- _Raw data_:
►

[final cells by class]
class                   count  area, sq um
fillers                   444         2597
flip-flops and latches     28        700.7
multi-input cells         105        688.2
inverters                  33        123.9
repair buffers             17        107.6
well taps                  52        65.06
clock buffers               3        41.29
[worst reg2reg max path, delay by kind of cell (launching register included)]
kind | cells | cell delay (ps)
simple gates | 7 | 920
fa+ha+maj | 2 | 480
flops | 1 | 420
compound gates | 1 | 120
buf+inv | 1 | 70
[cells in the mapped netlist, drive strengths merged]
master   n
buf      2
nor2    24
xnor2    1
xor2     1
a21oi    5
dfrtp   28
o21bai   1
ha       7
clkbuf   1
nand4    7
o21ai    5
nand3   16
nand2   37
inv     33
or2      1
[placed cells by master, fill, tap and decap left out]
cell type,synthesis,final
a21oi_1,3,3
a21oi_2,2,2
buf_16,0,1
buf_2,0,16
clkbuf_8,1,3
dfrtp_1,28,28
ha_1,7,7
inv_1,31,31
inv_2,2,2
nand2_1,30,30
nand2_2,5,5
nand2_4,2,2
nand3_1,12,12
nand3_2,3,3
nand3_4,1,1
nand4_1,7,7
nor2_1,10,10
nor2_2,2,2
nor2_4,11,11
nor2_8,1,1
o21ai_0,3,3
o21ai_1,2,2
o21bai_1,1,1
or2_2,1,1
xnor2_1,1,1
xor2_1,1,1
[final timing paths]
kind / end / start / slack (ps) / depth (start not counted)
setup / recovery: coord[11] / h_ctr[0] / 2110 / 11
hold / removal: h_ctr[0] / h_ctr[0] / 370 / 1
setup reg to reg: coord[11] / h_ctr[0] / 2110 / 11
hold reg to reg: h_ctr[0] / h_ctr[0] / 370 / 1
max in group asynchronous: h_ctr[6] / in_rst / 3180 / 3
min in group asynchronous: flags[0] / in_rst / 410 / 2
**src/design/video_settings.svh**
```systemverilog
// video mode settings

`ifndef VIDEO_SETTINGS_SVH
`define VIDEO_SETTINGS_SVH

// bits per colour channel
`define VID_COLOUR_BITS 8

// horizontal timing, in pixel clocks from line start
`define VID_HSYNC_START 4
`define VID_HSYNC_STOP 12
// first visible column
`define VID_HSYNC_DELAY 24
`define VID_HPIX_VISIBLE 64
`define VID_HPIX_TOTAL (`VID_HPIX_VISIBLE + `VID_HSYNC_DELAY)

// vertical timing, in lines from frame start
`define VID_VSYNC_START 2
`define VID_VSYNC_STOP 4
// first visible line
`define VID_VSYNC_DELAY 8
`define VID_VPIX_VISIBLE 48
`define VID_VPIX_TOTAL (`VID_VPIX_VISIBLE + `VID_VSYNC_DELAY)

// base of the displayed frame in the buffer
`define VID_MEM_START_ADDR 0

`endif

```
**src/design/video_pixel_pkg.sv**
```systemverilog
// pixel and memory types

`include "video_settings.svh"

package video_pixel_pkg;

	// one colour channel
	typedef logic [`VID_COLOUR_BITS - 1 : 0] colour_t;

	// three channels, red in the top bits
	typedef struct packed {
		colour_t r;
		colour_t g;
		colour_t b;
	} pixel_t;

	// words needed for one visible frame plus the base offset
	localparam int FB_WORDS =
		`VID_HPIX_VISIBLE * `VID_VPIX_VISIBLE + `VID_MEM_START_ADDR;
	localparam int FB_ADDR_BITS = $clog2(FB_WORDS);

	typedef logic [FB_ADDR_BITS - 1 : 0] fb_addr_t;

endpackage

```
**src/design/video_timing_pkg.sv**
```systemverilog
// raster timing types

`include "video_settings.svh"

package video_timing_pkg;

	// widths of raster and visible counters
	localparam int HCTR_BITS = $clog2(`VID_HPIX_TOTAL);
	localparam int VCTR_BITS = $clog2(`VID_VPIX_TOTAL);
	localparam int HPIX_BITS = $clog2(`VID_HPIX_VISIBLE);
	localparam int VPIX_BITS = $clog2(`VID_VPIX_VISIBLE);

	typedef logic [HCTR_BITS - 1 : 0] hctr_t;
	typedef logic [VCTR_BITS - 1 : 0] vctr_t;

	// sync and visible-area flags of one raster position
	typedef struct packed {
		logic hsync;
		logic vsync;
		logic visible;
	} timing_flags_t;

	// position inside the visible area
	typedef struct packed {
		logic [HPIX_BITS - 1 : 0] x;
		logic [VPIX_BITS - 1 : 0] y;
	} coord_t;

endpackage

```
**src/design/video_fetch.sv**
```systemverilog
// frame buffer address fetch

`timescale 1ns/1ns

`include "video_settings.svh"

module video_fetch
	import video_timing_pkg::*;
	import video_pixel_pkg::*;
(
	input logic in_clk,
	input logic in_rst,
	input logic testpattern,

	input timing_flags_t flags_in,
	input coord_t coord_in,

	output fb_addr_t rd_addr,
	output logic pattern_sel
);

	// row start and column of the current pixel
	fb_addr_t row_base;
	fb_addr_t col_offs;

	// memory needed for this pixel?
	logic fetch_en;

	assign row_base = fb_addr_t'(coord_in.y) * fb_addr_t'(`VID_HPIX_VISIBLE);
	assign col_offs = fb_addr_t'(coord_in.x) + fb_addr_t'(`VID_MEM_START_ADDR);

	// no fetch in blanking or while the pattern is shown
	assign fetch_en = flags_in.visible && !pattern_sel;

	// row-major address, zero when idle
	always_comb begin
		rd_addr = '0;
		if (fetch_en) begin
			rd_addr = row_base + col_offs;
		end
	end

	// one sampled select value per pixel
	always_ff @(posedge in_clk or posedge in_rst) begin
		if (in_rst) begin
			pattern_sel <= 1'b0;
		end else begin
			pattern_sel <= testpattern;
		end
	end

endmodule

```
**config.mk**
```make
export PLATFORM = sky130hd
export DESIGN_NAME = video_fetch
export DESIGN_NICKNAME = d
export VERILOG_FILES = /design/src/design/video_pixel_pkg.sv /design/src/design/video_timing_pkg.sv /design/src/design/video_fetch.sv
export VERILOG_INCLUDE_DIRS = /design/src /design/src/design
export SDC_FILE = /design/constraint.sdc
export NUM_CORES = 1
export LEC_CHECK = 0
export ABC_AREA = 1
export BUFFER_PORTS_ARGS = -buffer_cell sky130_fd_sc_hd__buf_2
export CAP_MARGIN = 0
export CORE_AREA = 5 5 42 44
export CTS_CLUSTER_SIZE = 28
export DETAILED_ROUTE_END_ITERATION = 10
export DIE_AREA = 0 0 47 49
export PLACE_DENSITY = 0.56
export SLEW_MARGIN = 5
export SYNTH_ARGS = -nofsm -noshare
export SYNTH_HDL_FRONTEND = slang
export SYNTH_SLANG_ARGS = --single-unit
export TNS_END_PERCENT = 5
```
**constraint.sdc**
```tcl
create_clock -name in_clk -period 0.8 [get_ports in_clk]
set_input_delay 0 -clock in_clk [delete_from_list [all_inputs] [get_ports in_clk]]
set_output_delay 0 -clock in_clk [all_outputs]
set_load 0.02 [all_outputs]
```
==> results.ini, run 1 <==
[finish]
final_nets=78
num_antenna_cells=0
finalCoreUtilization_pct=36.0
biggestRegsByFlops=pattern_sel x1
fill_cells=158
top_register=pattern_sel
largest_register_ffs=1
syn2layout_area_growth_pct=196
drive_gt1_share_pct=75.9

[sta]
hold_viol=0
fin_crit_sh_pct=101
maxClockFrequency_ghz=1.23
setup_viol=10
fin_ws_ps=-9.99
worst_pin_slew_ps=191
slew_headroom_pct=87.3
rsz0062_at_grt=yes
period_needed_ps=810
drv_slew=0
hold-worst-slack_ps=108

[floorplanning]
row_count=14
coreArea_sq_um=1400
dieArea_sq_um=2300
io_pins=31
initial_utilization_pct=12.1
die_x_um=47
die_y_um=49

[synth]
synth_top_area_cell=nor2_2
synthCells=29
ys_seq_area_share_pct=14.7
yosys_warnings=0
synth_cell_type_count=7
synth_edf_count=0
syn_area_sq_um=170
synth_ff_type=dfrtp_1
syn-num-nets=47
synth_common_cells=14 x inv_1, 9 x nor2_2, 2 x nor2_1
synth_area_leaders=nor2_2 33%, inv_1 31%, dfrtp_1 15%
synth_top_area_share_pct=33.1
yosysMostFrequentCell=inv_1
avgSynthCellArea_sq_um=5.87
async_flop_share_pct=100
ys_seq_elements=1

[drt]
antenna_left=0
vias=258
routedWlPerCell_um=8.39
firstDrtPassIters=1
dr.first_iter.drc_count=0
drcViolationCount=0
vias_per_cell=3.49
routed_wl_um=621

[status]
violations=negative setup slack
status=complete, but fails checks

[power]
power_density_nw_per_um2=574
intPower_uw=159
power_switching_uw=130
power.leakage_uw=0.000263
p_seq_share_pct=19.8
swShare_pct=44.8
clockPowerShare_pct=0
ir_worst_vdd_mv=0.319
pwr-share-comb_pct=80.2

[run]
drv_cap=0

[worst_setup_path]
cp_slowest_cell=dfrtp_2
worstPathRequired_ps=800
worst_ep_arrival_time_ps=810
critPathLaunch=pattern_sel
critical_path.endpoint_type=output port
path_class=reg -> out
path_cells=clkinv_4 > nand2_8 > nor2_4 > buf_6
path_depth=4
crit_path_start_kind=flop
crit_family=flip-flops
cp_num_buf_inv=2
crit_path_max_incr_delay_ps=400
crit_fanout=6
crit_end=rd_addr[0]

[placed_design]
io_buffers=28
place.gp.congestion=0.577
place_ws_ps=-150
dpl.hpwl_um=480

[worst_hold_path]
hold_path.class=in -> reg

[grt]
grt_max_degree=7
grt_pass1_vias=260
grt_antenna_before_repair=0
gr-total-overflow=0
grt.total_usage_pct=5.06
grt_pass1_wl_um=938

[clock_network]
clk_pin_slew_ps=0

-- routing by layer --
metal  wire, um  GRT usage [%]  part of all wire [%]
met1        238           6.33                    38
met2        295           9.73                    48
met3         87              0                    14
met4          0              0                     0
met5          0              0                     0
-- worst min-delay path by stage --
stage / endpoint / start / cells after the start / slack [ps]
finish: pattern_sel / testpattern / 1 / 110
global route: pattern_sel / testpattern / 1 / 120
CTS: pattern_sel / testpattern / 1 / 110
detailed placement: pattern_sel / in_rst / 2 / -160
global placement: pattern_sel / in_rst / 2 / -170
floorplan: pattern_sel / in_rst / 1 / -270
-- final cells by class --
cell class | count | area, sq um | area share, %
flip-flops and latches | 1 | 26.3 | 5.21
repair buffers | 29 | 225 | 44.7
multi-input cells | 14 | 175 | 34.7
inverters | 14 | 57.6 | 11.4
well taps | 16 | 20.0 | 3.97
-- stage by stage --
step / cells / total power (uW) / area (sq um) / TNS (ps)
after floorplan: 29 / 174 / 230 / -681
after global placement: 72 / 226 / 370 / -1270
after detailed placement: 72 / 228 / 370 / -1540
after CTS: 74 / 293 / 502 / -479
after global routing: 74 / 307 / 504 / -527
final: 74 / 289 / 504 / -42.4
-- layout by cell type (no fill, tap or decap) --
| cell | n |
|---|---|
| dlygate4sd3_1 | 1 |
| clkinv_4 | 1 |
| dfrtp_2 | 1 |
| nand2_8 | 2 |
| buf_6 | 12 |
| buf_2 | 16 |
| nor2_4 | 12 |
| inv_1 | 13 |
-- cell families after synthesis --
group | count (synthesis) | share of synthesized area [%]
buffers and inverters | 15 | 37.5
flip-flops | 1 | 14.7
AND/OR/NAND/NOR | 13 | 47.8
-- power groups by stage --
stage	Sequential, uW	Combinational [uW]	Clock [uW]
final	57.3	232	0
after global routing	58.1	248	0
after CTS	57.1	236	0
after detailed placement	55.9	172	0
after global placement	55.9	170	0
after floorplan	59.6	115	0
-- what timing repair did --
item                                    in CTS  in global routing
pin swaps                                    2                  0
hold buffers                                 1                  0
cloned                                       1                  0
endpoints found under the setup margin      12                 12
buffers inserted                             0                  0
resized for setup                           31                  1
hold endpoints to repair                     1                  0
No activity file was read; power rests on OpenSTA's default activity.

◄

- _What you have to do_: Of the lines above, extract only those from the line with "[placed cells by" to the line with "kind / end /", both included, exactly as written.

- _Answer box_:
[placed cells by master, fill, tap and decap left out]
cell type,synthesis,final
a21oi_1,3,3
a21oi_2,2,2
buf_16,0,1
buf_2,0,16
clkbuf_8,1,3
dfrtp_1,28,28
ha_1,7,7
inv_1,31,31
inv_2,2,2
nand2_1,30,30
nand2_2,5,5
nand2_4,2,2
nand3_1,12,12
nand3_2,3,3
nand3_4,1,1
nand4_1,7,7
nor2_1,10,10
nor2_2,2,2
nor2_4,11,11
nor2_8,1,1
o21ai_0,3,3
o21ai_1,2,2
o21bai_1,1,1
or2_2,1,1
xnor2_1,1,1
xor2_1,1,1
[final timing paths]
kind / end / start / slack (ps) / depth (start not counted)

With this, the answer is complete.